To determine how much cost savings our cluster of RDBs can make we will deploy the stack and simulate a day in the market.
t3 instances were used here for simplicity.
Their small sizes meant the clusters could scale in and out to demonstrate cost savings without using a huge amount of data.
In reality they can incur a significant amount of excess costs due to their burstable performance.
For production systems fixed cost instances like
i3 should really be used.
First we just want to see the cluster in action so we can see how it behaves.
To do this we will run the cluster with
In the Auto Scaling the RDB section above, data is distributed evenly throughout the day. This will not be the case in most of our systems as data volumes will be highly concentrated between market open and close. To simulate this as closely as possible we will generate data following the distribution below.
Figure 2.1: Simulation data volume distribution
In this simulation we will aim to send in 6GB of data of mock trade and quote data.
The peak data volume will be almost 1GB of data per hour (15% of the daily data) .
t3a.micro instances only have 1GB of RAM so we should see the cluster scaling out quite quickly while markets are open.
The behavior of the cluster was monitored using Cloudwatch metrics.
Each RDB server published the results of the Linux
First we will take a look at the total capacity of the cluster throughout the day.
Figure 2.2: Total memory capacity of the t3a.micro cluster – Cloudwatch Metrics
As expected we can see the number of servers stayed at one until the market opened. The RDBs then started to receive data and the cluster scaled up to eight instances. At end-of-day the data was flushed from memory and all but the live server was terminated. So the capacity was reduced back to 1GB and the cycle continued the day after.
Plotting the memory usage of each server we see that the rates at which they rose were higher in the middle of the day when the data volumes were highest.
Figure 2.3: Memory usage of each of the t3a.micro servers – Cloudwatch Metrics
Focusing on just two of the servers we can see the relationship between the live server and the one it eventually launches.
Figure 2.4: Scaling thresholds of t3a.micro servers – Cloudwatch Metrics
At 60% memory usage the live server increased the ASG’s
DesiredCapacity and launched the new server.
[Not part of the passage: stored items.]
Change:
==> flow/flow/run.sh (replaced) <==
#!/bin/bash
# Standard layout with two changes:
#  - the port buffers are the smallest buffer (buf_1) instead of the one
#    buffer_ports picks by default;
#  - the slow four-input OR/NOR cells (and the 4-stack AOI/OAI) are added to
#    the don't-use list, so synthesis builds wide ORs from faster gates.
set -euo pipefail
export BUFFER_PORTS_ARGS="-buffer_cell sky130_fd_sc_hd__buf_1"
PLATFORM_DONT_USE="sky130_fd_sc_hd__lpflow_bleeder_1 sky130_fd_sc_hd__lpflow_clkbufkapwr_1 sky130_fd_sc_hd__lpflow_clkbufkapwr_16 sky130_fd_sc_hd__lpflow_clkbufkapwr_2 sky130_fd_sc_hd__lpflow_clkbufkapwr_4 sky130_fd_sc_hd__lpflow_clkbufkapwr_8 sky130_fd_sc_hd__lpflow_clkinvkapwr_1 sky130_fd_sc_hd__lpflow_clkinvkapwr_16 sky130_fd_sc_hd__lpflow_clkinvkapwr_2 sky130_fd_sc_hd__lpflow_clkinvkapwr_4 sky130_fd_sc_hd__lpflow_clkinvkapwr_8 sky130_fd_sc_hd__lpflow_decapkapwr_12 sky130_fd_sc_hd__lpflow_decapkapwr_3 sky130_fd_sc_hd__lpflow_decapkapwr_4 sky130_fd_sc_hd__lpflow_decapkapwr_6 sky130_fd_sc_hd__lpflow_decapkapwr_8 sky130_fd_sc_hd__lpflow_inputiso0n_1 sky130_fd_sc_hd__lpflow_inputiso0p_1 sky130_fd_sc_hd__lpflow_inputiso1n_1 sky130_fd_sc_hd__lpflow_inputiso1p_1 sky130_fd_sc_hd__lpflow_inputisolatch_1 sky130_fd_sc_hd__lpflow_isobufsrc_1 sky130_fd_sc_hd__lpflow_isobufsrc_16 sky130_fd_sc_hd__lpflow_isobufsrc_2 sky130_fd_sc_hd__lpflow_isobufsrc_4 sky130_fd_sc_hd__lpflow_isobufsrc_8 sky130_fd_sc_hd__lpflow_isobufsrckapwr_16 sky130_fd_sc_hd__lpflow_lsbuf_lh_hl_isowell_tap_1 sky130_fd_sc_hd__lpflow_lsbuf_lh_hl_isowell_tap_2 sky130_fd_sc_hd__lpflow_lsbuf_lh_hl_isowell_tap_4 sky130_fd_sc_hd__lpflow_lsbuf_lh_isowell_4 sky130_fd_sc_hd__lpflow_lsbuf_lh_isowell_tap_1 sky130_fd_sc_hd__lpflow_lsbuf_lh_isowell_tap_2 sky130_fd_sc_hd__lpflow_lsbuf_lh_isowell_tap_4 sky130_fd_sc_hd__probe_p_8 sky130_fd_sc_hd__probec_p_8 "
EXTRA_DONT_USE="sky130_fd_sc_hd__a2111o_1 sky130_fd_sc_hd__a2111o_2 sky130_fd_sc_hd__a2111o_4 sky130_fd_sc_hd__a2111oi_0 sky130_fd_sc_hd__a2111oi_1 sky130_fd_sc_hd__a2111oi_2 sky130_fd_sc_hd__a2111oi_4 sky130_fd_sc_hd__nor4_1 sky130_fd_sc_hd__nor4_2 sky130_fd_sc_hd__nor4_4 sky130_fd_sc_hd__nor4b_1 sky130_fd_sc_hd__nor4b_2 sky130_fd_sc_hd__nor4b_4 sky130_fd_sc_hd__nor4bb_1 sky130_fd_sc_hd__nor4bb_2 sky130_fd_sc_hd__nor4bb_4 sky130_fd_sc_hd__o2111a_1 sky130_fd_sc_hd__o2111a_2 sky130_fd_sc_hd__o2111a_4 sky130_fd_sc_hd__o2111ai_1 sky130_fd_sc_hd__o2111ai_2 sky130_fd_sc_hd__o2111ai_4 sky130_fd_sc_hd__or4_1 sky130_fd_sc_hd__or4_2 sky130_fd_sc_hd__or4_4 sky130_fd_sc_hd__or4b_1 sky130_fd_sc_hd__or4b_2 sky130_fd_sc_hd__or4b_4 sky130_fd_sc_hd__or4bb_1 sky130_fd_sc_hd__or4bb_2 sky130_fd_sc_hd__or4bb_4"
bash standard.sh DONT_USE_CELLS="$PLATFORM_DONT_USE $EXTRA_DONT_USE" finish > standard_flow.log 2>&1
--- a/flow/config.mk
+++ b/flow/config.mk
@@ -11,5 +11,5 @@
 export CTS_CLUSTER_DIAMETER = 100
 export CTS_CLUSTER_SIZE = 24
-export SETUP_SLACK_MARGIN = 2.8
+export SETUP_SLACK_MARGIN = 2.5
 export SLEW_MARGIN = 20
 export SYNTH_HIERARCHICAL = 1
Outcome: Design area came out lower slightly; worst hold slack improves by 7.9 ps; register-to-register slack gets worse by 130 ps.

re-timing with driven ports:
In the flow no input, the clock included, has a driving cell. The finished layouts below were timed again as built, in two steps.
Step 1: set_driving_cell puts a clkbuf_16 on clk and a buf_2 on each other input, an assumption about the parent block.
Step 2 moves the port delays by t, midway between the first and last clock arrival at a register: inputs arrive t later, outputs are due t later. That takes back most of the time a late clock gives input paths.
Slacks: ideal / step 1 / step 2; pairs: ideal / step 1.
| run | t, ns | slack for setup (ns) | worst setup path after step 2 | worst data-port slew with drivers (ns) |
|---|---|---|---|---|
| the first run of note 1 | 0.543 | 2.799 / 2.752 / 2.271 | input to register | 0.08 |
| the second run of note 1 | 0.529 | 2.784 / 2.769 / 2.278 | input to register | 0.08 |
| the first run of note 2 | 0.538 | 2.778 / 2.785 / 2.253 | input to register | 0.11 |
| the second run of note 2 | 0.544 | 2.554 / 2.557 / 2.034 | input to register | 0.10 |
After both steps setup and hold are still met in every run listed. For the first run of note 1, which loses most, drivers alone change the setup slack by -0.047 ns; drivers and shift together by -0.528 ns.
We can see the new server then waited for about twenty minutes until the live RDB reached the roll threshold of 80%.
The live server then unsubscribed from the tickerplant and the next server took over.
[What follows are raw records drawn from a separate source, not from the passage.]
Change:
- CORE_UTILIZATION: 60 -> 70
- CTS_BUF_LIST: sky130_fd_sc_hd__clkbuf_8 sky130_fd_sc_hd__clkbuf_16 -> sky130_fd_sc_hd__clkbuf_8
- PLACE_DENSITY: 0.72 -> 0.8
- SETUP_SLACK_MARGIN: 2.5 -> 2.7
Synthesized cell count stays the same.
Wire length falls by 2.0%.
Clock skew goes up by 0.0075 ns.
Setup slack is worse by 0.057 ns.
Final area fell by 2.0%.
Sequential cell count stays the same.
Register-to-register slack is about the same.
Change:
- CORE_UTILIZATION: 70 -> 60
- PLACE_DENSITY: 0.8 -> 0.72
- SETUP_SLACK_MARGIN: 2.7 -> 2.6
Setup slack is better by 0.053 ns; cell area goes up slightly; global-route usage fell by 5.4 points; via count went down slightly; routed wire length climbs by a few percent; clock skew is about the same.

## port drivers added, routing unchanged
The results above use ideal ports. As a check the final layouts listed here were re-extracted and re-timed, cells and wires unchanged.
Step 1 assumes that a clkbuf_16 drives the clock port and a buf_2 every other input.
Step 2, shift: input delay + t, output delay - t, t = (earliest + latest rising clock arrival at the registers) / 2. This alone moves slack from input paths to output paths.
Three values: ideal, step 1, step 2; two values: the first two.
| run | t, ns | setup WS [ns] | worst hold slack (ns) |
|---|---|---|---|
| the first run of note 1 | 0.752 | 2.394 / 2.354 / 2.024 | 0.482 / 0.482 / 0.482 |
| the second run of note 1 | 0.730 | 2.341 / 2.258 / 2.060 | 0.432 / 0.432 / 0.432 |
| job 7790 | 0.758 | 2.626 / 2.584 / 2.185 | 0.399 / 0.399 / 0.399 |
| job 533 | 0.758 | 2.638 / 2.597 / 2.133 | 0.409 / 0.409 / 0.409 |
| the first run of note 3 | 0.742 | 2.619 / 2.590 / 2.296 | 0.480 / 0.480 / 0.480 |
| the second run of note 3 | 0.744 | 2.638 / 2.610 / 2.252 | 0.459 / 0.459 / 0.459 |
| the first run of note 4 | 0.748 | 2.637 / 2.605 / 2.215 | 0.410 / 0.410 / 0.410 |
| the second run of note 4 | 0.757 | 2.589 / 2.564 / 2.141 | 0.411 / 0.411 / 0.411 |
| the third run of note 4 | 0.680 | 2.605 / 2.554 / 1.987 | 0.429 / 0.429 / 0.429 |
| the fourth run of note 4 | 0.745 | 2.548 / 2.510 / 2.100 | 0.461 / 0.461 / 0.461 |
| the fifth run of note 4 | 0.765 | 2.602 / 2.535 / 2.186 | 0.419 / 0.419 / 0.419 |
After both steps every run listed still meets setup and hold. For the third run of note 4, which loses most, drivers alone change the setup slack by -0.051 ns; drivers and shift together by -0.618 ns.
Now that we can see the cluster working as expected we can take a look at its cost-efficiency. More specifically, how much of the computing resources we provisioned did we actually use. To do that we can take a look at the capacity of the cluster versus its memory usage.
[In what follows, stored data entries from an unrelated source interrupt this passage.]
Context: an optimization exercise on an open-source flow, tuned for small area, a short achievable clock period and few clock cycles per item. The choices shown serve that exercise and are no tape-out recipe. Where RTL was checked, it was by simulation tests only, not by an equivalence proof against the original.

==> flow/design.v (excerpt) <==
module cnn_top
#(
    parameter int RELU_SHIFT = 4
)
(
    input  logic            clk,
    input  logic            resetn,
    input  logic            weight_tvalid,
    output logic            weight_tready,
    input  cnn_pkg::pixel_t weight_tdata,
    input  logic            image_tvalid,
    output logic            image_tready,
    input  cnn_pkg::pixel_t image_tdata,
    output logic            result_tvalid,
    input  logic            result_tready,
    output cnn_pkg::acc_t   result_tdata,
    output logic            result_tlast
);
Size in the first run: ~5300 cells after synthesis, roughly 1000 flip-flops, about 57 I/O pins, about 64000 um^2 of cells after synthesis.
export LEC_CHECK = 0
export ABC_CLOCK_PERIOD_IN_PS = 4400
export CAP_MARGIN = 20
export CORE_MARGIN = 2
export CORE_UTILIZATION = 55
export SETUP_SLACK_MARGIN = 5
export SLEW_MARGIN = 20
create_clock -name core_clock -period 11.0 [get_ports {clk}]
run.sh (not shown) runs the stock make flow with config.mk's settings and CLKGATE_MAP_FILE= SYNTH_SCRIPT=/design/flow/synth_recipe.tcl, a recipe that flattens the netlist after the stock synthesis.
Testbench counts at the start, summed over its fixed seeds: cycles 2,464, images 64.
Figure 2.5: T3a.micro cluster’s total memory capacity vs total memory usage – Cloudwatch Metrics
We can see from the graph above that the cluster’s capacity follows the demand line quite closely. As we pay per GB of RAM we use, the capacity line can be taken as the cost of the cluster. The gap between it and the usage line is where the cluster can make savings.
Our first option is to reduce the size of each step up in capacity by reducing the size of our cluster’s servers. To bring the step itself closer to the demand line we need to either scale the server as late as possible or have each RDB hold more data.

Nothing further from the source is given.